[Excerpted data]
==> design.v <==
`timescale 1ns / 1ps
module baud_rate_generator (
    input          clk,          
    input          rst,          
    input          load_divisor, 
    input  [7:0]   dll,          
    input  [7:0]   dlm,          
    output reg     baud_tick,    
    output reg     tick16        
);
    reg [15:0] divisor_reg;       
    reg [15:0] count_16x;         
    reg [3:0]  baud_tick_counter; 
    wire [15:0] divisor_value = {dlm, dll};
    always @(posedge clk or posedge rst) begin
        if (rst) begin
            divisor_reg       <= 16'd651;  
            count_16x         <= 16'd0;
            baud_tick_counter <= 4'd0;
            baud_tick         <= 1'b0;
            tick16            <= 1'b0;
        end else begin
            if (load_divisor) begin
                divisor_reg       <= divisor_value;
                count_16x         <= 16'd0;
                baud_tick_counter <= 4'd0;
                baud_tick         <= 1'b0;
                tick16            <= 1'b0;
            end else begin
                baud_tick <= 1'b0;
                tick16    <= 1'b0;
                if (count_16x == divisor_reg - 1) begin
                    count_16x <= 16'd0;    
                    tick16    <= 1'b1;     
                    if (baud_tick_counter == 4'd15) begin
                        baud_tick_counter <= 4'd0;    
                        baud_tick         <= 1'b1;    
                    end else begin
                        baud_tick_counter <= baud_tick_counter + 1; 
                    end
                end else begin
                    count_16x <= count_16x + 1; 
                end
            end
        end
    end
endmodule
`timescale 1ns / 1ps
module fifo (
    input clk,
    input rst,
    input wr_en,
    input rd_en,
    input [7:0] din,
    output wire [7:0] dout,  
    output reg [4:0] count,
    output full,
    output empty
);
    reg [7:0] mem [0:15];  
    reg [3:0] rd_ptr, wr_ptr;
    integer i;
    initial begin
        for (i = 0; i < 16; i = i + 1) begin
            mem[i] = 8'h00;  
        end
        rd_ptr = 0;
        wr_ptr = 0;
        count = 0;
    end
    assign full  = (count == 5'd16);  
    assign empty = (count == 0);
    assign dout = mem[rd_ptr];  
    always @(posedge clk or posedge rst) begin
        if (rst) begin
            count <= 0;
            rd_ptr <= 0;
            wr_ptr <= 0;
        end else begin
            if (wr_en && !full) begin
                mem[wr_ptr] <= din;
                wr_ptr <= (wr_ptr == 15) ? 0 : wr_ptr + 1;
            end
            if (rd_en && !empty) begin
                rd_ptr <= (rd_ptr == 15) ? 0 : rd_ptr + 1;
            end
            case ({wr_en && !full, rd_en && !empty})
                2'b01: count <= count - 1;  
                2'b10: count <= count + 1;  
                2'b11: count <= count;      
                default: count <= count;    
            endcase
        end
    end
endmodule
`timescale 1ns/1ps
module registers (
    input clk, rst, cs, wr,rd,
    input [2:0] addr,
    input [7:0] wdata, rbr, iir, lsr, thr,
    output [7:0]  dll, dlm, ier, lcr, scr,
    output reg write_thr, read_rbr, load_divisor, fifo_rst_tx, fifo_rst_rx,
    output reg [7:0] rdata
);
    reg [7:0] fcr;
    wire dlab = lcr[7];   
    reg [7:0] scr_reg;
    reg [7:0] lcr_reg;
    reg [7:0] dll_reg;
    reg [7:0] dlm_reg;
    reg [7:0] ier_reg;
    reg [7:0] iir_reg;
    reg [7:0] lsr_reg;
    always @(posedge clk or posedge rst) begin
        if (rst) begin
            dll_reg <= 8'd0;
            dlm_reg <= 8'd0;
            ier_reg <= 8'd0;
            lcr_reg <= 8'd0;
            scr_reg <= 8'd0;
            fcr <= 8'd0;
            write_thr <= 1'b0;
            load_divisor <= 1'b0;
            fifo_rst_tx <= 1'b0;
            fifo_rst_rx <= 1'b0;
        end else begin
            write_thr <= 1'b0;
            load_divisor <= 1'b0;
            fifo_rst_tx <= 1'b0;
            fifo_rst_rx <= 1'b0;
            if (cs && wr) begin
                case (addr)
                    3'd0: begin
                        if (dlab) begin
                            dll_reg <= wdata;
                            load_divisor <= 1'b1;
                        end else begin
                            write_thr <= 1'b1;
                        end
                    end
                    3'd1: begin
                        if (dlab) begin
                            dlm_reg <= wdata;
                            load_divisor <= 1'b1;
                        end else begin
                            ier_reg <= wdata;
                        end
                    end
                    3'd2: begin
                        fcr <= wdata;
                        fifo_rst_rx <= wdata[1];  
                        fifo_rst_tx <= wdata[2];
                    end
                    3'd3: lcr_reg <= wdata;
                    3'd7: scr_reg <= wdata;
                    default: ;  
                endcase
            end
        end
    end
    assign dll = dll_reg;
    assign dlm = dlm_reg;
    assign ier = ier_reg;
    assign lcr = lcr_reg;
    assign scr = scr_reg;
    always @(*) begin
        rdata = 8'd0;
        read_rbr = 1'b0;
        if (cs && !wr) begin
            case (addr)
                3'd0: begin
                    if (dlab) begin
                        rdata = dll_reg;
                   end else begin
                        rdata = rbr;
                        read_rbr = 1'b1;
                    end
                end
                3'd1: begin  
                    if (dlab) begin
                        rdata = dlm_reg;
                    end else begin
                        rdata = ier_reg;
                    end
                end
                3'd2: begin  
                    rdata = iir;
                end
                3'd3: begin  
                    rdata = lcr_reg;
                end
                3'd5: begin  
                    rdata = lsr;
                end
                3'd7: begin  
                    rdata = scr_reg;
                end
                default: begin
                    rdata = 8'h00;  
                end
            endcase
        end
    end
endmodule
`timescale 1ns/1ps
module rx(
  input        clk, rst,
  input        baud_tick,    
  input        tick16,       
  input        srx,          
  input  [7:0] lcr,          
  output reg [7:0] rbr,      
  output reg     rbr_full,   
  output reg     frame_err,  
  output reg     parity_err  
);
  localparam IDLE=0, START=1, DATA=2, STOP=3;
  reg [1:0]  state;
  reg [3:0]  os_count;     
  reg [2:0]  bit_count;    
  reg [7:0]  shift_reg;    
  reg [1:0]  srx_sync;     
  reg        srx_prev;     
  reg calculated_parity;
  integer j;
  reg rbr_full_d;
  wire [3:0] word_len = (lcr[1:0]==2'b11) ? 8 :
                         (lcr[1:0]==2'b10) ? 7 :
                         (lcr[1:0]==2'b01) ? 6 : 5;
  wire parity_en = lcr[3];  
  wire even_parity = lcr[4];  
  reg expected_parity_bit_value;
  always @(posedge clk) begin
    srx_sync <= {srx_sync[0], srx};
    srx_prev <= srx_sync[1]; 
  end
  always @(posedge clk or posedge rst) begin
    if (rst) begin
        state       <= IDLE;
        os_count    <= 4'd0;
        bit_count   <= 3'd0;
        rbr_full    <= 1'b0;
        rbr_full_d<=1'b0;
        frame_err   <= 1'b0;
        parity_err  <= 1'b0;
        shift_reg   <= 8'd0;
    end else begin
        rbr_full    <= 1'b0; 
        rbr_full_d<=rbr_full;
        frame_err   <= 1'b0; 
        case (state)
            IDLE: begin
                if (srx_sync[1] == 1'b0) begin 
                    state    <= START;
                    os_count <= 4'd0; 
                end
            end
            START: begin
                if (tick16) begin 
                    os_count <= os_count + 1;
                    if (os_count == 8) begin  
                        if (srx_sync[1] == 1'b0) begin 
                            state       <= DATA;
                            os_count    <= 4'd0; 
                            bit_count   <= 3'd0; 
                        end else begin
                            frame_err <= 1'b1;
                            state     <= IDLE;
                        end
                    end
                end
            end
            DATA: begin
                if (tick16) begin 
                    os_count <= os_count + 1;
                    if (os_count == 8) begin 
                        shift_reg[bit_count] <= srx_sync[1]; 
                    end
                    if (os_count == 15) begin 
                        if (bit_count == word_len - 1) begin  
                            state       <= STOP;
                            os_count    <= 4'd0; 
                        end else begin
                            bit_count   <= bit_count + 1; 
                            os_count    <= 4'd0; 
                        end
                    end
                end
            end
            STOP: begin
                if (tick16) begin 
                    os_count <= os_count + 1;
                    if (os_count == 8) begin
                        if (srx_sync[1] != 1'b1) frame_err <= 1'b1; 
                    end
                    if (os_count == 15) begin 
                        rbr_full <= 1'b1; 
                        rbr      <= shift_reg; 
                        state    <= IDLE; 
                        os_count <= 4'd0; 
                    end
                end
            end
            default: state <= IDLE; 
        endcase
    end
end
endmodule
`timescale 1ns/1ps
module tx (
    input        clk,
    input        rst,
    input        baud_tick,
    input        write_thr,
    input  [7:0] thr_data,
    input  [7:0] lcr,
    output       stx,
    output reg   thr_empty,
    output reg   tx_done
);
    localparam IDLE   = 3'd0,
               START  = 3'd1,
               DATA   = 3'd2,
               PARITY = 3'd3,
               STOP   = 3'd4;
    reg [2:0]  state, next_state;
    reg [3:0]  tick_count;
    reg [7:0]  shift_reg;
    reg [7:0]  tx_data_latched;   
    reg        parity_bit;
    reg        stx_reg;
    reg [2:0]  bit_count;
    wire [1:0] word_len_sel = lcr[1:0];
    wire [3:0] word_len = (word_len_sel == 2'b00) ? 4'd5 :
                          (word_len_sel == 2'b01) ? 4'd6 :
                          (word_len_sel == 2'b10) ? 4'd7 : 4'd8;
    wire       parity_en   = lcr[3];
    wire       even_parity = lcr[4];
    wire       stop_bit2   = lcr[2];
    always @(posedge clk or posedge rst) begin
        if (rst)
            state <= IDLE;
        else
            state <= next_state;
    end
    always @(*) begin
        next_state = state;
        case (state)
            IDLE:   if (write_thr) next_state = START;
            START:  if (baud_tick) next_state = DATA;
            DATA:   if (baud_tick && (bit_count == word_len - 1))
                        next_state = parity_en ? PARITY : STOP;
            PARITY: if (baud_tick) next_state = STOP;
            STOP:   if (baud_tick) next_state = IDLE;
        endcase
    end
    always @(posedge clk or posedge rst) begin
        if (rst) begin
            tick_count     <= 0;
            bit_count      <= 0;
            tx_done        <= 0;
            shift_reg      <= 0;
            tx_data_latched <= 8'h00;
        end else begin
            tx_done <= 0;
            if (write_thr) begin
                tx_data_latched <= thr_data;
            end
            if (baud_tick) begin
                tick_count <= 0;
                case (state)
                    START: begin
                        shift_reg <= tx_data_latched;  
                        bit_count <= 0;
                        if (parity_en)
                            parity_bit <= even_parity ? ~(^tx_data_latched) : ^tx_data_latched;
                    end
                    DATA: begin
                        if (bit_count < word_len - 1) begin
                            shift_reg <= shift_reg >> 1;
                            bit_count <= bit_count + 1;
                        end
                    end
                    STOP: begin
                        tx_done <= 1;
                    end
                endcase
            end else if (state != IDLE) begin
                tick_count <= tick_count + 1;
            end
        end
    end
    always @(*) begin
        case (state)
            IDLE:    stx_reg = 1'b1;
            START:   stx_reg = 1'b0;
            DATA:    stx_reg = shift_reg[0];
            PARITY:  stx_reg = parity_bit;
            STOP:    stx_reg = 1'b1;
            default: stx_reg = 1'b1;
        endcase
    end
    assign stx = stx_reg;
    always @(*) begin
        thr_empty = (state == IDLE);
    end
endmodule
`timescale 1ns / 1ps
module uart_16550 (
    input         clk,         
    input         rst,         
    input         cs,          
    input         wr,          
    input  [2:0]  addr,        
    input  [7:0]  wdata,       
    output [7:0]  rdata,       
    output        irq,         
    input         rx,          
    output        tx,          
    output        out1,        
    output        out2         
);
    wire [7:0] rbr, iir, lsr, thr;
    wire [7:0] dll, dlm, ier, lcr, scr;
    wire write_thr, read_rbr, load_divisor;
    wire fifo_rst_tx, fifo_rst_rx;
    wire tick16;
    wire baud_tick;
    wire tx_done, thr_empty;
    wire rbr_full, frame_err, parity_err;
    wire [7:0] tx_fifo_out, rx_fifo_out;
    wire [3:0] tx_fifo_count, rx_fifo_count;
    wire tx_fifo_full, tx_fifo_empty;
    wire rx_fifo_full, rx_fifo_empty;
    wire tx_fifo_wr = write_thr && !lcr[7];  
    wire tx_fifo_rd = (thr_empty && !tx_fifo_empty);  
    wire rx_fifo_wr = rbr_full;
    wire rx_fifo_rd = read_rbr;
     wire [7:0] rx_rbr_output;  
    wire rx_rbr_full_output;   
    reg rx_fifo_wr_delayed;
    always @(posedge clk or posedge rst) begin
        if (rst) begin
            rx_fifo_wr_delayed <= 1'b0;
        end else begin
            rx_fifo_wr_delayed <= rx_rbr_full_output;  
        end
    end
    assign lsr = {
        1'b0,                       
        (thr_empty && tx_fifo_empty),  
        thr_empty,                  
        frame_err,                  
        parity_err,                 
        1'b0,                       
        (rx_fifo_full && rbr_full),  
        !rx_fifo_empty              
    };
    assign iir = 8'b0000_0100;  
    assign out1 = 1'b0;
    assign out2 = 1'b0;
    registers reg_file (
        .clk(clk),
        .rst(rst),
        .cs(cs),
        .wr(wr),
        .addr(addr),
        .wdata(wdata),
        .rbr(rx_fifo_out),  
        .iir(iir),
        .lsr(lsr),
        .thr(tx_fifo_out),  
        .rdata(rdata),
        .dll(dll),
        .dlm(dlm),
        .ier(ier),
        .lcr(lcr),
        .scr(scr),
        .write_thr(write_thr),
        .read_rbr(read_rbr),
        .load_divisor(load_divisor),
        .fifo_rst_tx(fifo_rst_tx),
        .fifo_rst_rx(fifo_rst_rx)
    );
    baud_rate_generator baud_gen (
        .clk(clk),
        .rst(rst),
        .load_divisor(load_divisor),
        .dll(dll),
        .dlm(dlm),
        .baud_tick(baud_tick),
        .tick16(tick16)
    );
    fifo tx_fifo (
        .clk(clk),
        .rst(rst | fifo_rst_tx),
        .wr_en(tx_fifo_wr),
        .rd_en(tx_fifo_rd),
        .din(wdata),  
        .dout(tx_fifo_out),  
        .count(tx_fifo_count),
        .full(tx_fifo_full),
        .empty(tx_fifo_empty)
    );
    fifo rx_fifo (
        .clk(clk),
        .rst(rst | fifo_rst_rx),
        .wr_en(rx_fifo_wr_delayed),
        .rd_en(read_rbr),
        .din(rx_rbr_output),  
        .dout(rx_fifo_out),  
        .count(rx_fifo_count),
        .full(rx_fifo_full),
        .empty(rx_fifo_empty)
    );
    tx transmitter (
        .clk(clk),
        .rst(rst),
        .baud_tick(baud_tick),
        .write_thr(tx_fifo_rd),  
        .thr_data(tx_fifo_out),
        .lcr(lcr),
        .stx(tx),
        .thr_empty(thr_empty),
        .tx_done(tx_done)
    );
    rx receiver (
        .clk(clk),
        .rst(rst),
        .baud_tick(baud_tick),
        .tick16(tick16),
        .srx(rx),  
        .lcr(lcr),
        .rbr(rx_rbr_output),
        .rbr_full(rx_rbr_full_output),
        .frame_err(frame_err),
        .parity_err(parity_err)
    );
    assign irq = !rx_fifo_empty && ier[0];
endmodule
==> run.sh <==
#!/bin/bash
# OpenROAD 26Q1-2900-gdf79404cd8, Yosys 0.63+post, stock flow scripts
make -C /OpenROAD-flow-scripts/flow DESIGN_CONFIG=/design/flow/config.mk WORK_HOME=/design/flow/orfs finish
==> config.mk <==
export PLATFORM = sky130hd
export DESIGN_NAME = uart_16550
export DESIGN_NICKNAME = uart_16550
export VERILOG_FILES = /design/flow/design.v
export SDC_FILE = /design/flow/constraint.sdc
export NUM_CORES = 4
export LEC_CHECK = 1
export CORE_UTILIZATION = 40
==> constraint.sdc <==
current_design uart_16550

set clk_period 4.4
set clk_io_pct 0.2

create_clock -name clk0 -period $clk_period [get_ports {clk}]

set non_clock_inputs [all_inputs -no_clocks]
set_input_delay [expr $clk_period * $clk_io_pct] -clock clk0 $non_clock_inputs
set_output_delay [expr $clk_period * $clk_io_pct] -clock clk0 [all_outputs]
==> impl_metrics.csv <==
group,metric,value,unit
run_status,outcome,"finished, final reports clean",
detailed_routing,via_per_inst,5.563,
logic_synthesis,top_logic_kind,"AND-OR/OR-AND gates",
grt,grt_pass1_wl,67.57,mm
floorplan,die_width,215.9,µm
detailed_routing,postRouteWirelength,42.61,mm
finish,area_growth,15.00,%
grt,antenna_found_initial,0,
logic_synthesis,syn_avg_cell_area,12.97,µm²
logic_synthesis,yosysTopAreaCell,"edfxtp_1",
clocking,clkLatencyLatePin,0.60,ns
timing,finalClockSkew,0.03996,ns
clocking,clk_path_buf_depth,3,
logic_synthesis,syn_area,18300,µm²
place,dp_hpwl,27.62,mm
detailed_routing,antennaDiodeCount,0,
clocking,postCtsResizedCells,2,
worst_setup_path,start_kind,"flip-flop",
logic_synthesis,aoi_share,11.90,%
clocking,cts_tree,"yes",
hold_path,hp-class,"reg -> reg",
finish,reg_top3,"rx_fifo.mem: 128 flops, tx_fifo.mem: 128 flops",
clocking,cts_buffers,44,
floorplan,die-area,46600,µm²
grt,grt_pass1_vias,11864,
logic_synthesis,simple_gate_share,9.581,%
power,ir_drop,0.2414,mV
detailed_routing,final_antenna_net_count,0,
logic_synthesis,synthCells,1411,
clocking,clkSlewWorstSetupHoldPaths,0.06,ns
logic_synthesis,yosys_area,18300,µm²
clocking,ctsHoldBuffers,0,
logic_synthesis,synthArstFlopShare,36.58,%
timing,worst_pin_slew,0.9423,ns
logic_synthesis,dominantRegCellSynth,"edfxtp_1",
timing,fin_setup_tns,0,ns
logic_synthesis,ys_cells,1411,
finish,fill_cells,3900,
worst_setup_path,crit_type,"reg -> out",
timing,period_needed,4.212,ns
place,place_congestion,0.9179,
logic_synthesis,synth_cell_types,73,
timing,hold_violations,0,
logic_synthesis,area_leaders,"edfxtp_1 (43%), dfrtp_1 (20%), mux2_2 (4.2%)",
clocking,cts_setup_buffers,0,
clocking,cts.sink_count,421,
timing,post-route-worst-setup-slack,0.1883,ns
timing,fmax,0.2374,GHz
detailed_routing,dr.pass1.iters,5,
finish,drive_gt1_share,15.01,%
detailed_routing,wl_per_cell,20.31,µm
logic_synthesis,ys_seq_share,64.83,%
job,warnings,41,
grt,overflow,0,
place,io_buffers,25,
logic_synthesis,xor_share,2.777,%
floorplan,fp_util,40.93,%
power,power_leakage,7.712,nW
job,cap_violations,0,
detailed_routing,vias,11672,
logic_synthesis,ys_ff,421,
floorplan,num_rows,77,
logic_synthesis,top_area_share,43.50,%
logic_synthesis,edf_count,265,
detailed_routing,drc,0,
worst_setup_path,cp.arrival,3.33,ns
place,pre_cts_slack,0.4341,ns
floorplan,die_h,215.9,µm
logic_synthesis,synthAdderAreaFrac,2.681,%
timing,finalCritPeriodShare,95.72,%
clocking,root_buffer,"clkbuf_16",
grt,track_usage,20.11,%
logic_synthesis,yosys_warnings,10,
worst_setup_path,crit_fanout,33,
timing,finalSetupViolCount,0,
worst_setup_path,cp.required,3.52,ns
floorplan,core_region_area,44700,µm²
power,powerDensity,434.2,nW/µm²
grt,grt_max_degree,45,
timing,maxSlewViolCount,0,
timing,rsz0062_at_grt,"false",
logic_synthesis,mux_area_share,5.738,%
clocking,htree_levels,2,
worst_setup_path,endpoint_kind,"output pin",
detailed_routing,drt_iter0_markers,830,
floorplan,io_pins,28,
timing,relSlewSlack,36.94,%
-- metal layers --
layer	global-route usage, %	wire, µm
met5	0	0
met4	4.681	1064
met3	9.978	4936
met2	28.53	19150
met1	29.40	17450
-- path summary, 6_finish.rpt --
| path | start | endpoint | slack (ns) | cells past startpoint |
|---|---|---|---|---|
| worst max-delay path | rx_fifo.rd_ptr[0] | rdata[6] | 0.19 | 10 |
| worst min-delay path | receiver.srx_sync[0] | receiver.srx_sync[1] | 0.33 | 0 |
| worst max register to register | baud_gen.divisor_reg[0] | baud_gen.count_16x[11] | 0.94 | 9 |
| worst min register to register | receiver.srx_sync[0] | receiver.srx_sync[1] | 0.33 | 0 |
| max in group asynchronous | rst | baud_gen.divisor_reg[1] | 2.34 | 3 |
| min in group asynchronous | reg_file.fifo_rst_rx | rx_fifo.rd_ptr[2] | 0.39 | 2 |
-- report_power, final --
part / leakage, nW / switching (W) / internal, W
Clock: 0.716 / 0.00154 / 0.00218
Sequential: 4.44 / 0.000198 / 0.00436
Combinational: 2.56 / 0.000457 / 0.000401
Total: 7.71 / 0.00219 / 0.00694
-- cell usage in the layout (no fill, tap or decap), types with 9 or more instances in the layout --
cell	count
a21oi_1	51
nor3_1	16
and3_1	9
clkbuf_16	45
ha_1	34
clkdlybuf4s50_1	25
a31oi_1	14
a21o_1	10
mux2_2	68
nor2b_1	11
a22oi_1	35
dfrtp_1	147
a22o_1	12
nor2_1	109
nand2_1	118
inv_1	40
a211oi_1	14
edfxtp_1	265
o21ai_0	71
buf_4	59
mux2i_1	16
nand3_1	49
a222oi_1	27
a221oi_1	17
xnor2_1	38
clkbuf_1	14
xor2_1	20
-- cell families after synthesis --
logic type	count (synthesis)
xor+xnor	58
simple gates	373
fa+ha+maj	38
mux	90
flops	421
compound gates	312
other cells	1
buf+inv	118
[/Excerpted data]
# Task description
In the data above, retype exactly and only the lines between the one holding "3'd7: scr_reg <= wdata;" and the one holding "rdata = dll_reg;", inclusive.

# Answer area
                    3'd7: scr_reg <= wdata;
                    default: ;  
                endcase
            end
        end
    end
    assign dll = dll_reg;
    assign dlm = dlm_reg;
    assign ier = ier_reg;
    assign lcr = lcr_reg;
    assign scr = scr_reg;
    always @(*) begin
        rdata = 8'd0;
        read_rbr = 1'b0;
        if (cs && !wr) begin
            case (addr)
                3'd0: begin
                    if (dlab) begin
                        rdata = dll_reg;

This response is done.